--- INPUT DATA ---
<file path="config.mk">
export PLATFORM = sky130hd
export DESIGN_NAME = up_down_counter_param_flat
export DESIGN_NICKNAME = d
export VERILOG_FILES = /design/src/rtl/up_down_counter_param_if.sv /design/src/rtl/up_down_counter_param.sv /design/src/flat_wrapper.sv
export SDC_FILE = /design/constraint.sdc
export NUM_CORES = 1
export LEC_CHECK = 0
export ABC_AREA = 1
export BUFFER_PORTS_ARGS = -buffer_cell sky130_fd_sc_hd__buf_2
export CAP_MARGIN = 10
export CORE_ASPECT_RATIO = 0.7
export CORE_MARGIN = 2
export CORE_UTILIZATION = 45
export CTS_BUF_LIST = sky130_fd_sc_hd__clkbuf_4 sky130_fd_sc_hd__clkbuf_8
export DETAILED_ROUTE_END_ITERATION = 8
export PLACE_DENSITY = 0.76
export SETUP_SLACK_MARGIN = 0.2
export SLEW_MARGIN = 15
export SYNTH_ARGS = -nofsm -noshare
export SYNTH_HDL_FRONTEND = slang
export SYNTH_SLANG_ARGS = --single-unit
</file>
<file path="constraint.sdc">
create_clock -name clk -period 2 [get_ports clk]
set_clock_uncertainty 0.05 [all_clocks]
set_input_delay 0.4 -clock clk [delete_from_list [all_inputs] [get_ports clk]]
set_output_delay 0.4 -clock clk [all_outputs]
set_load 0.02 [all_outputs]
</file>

--- WORK TO BE COMPLETED ---
Each line holding "path" should be copied from the material above.

--- SOLUTION FOR THIS EXERCISE ---
<file path="config.mk">
<file path="constraint.sdc">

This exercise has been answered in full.